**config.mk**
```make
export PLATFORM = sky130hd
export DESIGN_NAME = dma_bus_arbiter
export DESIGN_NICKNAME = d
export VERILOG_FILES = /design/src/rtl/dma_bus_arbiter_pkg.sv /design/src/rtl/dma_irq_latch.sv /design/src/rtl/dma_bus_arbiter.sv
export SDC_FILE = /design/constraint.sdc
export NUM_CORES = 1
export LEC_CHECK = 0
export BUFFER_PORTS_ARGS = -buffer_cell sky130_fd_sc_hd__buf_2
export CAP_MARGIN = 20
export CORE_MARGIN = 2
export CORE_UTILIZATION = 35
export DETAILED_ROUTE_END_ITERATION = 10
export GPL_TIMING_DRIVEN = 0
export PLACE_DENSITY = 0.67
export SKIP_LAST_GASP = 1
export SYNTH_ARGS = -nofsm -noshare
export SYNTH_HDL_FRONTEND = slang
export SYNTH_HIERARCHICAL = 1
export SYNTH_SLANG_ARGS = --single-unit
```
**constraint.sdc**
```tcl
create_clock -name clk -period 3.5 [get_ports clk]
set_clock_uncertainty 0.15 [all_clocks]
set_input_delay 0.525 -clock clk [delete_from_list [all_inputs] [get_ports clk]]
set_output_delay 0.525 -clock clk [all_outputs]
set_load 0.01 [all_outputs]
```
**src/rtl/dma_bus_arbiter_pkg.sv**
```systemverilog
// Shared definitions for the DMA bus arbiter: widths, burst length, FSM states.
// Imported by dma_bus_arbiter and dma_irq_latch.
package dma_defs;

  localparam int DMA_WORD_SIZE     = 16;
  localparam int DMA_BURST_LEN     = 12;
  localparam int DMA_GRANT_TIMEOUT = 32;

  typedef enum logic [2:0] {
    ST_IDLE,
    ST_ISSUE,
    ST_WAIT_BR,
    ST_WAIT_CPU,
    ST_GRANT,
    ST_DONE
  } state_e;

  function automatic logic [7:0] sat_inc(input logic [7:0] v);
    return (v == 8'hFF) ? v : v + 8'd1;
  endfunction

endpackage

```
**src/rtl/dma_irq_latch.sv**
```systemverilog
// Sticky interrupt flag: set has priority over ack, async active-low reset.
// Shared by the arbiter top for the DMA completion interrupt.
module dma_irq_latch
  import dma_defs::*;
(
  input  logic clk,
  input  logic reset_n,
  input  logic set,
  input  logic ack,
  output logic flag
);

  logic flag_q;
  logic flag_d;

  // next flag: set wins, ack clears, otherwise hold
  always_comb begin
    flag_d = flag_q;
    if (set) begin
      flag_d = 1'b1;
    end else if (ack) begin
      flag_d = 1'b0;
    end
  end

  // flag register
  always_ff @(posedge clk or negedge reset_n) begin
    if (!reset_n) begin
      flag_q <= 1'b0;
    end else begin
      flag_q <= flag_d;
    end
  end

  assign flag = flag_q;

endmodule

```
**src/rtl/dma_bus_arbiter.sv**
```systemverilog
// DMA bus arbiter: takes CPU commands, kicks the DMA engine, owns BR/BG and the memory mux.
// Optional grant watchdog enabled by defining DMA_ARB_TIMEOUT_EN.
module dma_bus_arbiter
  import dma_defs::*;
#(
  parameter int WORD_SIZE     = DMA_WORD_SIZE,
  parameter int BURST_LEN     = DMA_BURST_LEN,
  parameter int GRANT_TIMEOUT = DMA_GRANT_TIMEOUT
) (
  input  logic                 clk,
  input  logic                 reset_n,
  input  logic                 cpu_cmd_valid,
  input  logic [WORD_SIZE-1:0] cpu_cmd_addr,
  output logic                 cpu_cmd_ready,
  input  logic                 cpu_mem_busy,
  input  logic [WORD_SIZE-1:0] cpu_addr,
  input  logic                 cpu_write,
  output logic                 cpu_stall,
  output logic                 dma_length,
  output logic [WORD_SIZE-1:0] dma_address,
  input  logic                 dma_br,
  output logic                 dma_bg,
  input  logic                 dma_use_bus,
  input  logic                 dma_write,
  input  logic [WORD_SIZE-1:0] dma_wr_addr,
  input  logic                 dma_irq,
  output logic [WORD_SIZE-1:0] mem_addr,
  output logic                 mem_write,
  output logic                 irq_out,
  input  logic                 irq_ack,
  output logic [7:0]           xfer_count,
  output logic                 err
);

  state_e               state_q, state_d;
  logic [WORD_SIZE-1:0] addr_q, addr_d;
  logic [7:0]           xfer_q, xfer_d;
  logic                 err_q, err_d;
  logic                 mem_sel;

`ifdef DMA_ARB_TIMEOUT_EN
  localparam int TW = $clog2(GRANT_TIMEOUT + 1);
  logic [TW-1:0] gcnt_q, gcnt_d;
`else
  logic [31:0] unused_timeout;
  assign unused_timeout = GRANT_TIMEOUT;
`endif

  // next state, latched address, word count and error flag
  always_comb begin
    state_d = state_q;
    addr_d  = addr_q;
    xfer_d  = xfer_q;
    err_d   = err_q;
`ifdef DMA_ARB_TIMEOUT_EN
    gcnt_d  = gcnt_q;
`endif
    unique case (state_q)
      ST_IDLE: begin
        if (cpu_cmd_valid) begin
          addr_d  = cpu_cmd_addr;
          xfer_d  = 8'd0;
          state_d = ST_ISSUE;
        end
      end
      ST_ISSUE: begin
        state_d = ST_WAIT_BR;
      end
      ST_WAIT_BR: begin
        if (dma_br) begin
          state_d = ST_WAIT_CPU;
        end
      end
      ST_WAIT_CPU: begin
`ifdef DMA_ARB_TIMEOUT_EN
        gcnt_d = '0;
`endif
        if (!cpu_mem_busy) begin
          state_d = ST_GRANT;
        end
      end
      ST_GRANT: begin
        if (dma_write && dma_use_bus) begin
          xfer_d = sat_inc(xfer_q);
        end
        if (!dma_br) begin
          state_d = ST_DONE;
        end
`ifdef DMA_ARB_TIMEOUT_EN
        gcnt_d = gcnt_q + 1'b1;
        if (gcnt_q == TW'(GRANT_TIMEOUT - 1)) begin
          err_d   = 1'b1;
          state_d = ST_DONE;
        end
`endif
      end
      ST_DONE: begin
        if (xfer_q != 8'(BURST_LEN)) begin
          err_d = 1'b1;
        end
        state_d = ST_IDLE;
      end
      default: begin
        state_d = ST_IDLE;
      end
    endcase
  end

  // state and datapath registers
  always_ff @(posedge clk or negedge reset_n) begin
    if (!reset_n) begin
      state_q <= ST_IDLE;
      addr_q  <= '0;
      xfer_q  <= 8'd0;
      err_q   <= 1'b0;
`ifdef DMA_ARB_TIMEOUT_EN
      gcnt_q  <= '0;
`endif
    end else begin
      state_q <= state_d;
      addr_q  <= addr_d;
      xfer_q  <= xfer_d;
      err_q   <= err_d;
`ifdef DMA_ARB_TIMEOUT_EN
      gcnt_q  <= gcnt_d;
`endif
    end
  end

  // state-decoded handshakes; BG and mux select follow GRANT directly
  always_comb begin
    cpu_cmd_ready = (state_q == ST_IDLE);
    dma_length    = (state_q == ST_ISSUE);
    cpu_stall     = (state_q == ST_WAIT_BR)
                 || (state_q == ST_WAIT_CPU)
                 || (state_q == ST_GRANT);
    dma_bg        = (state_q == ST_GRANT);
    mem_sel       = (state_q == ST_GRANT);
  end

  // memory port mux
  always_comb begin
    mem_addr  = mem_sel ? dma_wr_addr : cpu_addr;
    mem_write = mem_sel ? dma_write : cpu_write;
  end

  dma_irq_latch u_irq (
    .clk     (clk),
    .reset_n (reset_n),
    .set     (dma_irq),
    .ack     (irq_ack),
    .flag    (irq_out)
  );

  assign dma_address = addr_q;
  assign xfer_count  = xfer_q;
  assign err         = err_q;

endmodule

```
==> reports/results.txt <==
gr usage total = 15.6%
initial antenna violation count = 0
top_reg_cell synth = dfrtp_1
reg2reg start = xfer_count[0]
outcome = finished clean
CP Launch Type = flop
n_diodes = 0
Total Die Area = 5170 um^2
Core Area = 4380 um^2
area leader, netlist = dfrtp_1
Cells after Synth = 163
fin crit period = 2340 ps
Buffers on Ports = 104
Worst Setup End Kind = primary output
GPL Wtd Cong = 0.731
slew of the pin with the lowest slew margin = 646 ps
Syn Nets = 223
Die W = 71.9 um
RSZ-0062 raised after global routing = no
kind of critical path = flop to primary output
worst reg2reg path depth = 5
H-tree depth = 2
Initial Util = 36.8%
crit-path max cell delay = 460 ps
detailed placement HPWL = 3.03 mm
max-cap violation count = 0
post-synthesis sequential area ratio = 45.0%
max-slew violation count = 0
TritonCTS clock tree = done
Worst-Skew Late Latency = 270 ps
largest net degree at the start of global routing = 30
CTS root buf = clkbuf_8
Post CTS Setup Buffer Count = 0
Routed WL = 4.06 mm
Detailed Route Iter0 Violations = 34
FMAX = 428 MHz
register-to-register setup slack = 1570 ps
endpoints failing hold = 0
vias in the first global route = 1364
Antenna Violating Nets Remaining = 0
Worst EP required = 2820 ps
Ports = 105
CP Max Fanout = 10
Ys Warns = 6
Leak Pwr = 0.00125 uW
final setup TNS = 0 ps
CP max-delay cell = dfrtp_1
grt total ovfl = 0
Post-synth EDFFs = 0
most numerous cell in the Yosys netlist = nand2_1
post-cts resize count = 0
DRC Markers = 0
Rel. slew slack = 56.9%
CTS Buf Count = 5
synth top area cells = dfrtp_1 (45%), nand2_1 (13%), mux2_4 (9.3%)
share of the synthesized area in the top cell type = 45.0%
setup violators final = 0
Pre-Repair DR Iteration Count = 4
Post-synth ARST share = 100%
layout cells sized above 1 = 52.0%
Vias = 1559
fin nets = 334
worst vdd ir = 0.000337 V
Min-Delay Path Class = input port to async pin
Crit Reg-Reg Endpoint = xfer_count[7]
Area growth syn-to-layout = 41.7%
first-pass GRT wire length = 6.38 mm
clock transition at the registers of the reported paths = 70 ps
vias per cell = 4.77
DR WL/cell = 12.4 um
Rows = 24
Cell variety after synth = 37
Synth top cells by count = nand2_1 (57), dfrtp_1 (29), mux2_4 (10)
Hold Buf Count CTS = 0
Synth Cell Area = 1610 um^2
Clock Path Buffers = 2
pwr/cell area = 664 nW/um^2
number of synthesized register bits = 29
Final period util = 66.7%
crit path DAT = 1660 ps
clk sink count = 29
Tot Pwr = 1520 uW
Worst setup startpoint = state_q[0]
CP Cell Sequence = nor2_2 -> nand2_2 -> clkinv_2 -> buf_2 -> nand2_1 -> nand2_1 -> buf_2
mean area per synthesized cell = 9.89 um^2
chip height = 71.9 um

● ● ● ● ●

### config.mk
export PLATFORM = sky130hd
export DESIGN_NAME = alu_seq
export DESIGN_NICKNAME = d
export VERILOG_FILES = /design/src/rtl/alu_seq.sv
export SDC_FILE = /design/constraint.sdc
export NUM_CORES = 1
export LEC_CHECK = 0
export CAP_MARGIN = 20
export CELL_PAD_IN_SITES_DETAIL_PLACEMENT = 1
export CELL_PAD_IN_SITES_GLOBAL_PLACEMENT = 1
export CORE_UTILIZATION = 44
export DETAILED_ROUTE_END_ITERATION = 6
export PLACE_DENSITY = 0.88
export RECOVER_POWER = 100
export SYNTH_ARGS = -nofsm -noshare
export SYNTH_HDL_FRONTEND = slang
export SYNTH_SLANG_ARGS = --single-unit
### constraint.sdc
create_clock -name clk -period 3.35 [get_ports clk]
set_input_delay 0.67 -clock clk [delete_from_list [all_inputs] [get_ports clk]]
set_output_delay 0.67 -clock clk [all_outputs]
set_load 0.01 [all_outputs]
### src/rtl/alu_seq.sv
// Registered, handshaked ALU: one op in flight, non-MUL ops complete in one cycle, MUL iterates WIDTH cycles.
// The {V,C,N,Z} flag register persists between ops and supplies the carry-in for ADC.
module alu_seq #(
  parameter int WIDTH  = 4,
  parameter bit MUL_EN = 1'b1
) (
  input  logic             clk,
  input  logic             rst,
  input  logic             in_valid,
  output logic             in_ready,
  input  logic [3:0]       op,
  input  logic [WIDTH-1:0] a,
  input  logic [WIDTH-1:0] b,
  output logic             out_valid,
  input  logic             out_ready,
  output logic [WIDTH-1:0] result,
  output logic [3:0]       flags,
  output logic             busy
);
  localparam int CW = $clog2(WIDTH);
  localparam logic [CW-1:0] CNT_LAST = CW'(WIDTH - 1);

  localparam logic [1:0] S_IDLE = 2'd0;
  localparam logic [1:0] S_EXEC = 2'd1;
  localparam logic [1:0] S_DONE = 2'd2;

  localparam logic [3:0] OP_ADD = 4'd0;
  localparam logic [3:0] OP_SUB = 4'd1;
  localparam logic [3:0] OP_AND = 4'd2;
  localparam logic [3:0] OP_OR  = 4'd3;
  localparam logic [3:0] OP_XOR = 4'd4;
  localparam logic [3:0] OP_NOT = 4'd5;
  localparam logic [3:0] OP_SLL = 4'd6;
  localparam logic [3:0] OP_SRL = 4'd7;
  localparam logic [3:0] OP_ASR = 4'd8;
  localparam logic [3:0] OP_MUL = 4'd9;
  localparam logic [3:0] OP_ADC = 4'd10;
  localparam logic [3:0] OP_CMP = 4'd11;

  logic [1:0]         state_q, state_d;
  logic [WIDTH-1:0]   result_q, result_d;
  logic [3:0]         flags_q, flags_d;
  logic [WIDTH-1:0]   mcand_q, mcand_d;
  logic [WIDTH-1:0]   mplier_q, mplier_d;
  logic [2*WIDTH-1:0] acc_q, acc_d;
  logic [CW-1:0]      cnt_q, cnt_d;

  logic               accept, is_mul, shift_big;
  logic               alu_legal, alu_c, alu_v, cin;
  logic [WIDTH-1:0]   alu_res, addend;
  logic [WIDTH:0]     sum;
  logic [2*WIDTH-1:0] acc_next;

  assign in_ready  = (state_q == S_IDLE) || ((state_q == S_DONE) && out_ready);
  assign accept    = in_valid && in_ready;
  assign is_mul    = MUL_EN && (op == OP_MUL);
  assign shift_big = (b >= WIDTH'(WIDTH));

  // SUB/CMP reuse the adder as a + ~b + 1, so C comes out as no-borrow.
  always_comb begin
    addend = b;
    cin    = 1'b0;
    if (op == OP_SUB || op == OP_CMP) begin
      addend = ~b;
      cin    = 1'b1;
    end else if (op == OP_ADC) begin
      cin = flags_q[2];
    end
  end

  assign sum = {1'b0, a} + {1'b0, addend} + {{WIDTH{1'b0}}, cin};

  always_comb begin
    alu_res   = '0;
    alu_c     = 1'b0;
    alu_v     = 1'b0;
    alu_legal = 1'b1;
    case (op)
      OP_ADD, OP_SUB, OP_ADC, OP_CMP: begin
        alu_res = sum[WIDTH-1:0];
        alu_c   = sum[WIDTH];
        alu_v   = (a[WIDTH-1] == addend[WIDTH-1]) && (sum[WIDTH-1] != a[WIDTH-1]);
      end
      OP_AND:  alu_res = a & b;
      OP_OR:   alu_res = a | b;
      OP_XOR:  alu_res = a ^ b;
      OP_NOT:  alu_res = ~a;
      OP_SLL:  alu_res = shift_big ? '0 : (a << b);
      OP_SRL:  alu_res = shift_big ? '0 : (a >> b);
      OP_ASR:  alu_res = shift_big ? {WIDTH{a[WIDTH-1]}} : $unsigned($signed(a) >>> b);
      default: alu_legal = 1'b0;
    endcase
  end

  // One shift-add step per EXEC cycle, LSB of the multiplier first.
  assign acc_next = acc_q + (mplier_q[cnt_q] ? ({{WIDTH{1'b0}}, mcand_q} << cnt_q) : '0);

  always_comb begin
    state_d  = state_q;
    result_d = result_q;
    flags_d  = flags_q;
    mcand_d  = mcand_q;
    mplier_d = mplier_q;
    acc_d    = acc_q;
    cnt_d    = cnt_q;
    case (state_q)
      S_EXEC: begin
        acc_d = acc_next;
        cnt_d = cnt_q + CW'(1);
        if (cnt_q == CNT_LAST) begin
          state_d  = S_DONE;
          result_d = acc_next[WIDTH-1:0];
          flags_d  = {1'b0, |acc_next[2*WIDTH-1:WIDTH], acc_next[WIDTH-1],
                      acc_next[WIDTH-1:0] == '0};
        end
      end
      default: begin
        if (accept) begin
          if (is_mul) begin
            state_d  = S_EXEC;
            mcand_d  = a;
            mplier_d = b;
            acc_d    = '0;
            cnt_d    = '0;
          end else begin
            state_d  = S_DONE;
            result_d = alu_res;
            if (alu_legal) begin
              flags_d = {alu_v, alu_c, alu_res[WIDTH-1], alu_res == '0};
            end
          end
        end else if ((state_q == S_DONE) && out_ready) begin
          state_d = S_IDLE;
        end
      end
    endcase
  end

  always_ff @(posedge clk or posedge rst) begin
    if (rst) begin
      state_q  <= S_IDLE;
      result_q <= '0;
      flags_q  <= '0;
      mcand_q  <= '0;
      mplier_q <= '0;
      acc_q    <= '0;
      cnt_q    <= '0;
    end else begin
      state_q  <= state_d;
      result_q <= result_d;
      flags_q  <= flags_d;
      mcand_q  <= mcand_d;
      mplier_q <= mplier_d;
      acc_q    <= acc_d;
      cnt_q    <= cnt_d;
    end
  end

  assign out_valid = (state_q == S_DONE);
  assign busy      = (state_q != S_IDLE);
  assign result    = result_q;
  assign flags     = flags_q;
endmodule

● ● ● ● ●

-- PROBLEM --
All lines of the listing that contain the word "addend" should be copied out.

-- EXERCISE RESPONSE --
  logic [WIDTH-1:0]   alu_res, addend;
    addend = b;
      addend = ~b;
  assign sum = {1'b0, a} + {1'b0, addend} + {{WIDTH{1'b0}}, cin};
        alu_v   = (a[WIDTH-1] == addend[WIDTH-1]) && (sum[WIDTH-1] != a[WIDTH-1]);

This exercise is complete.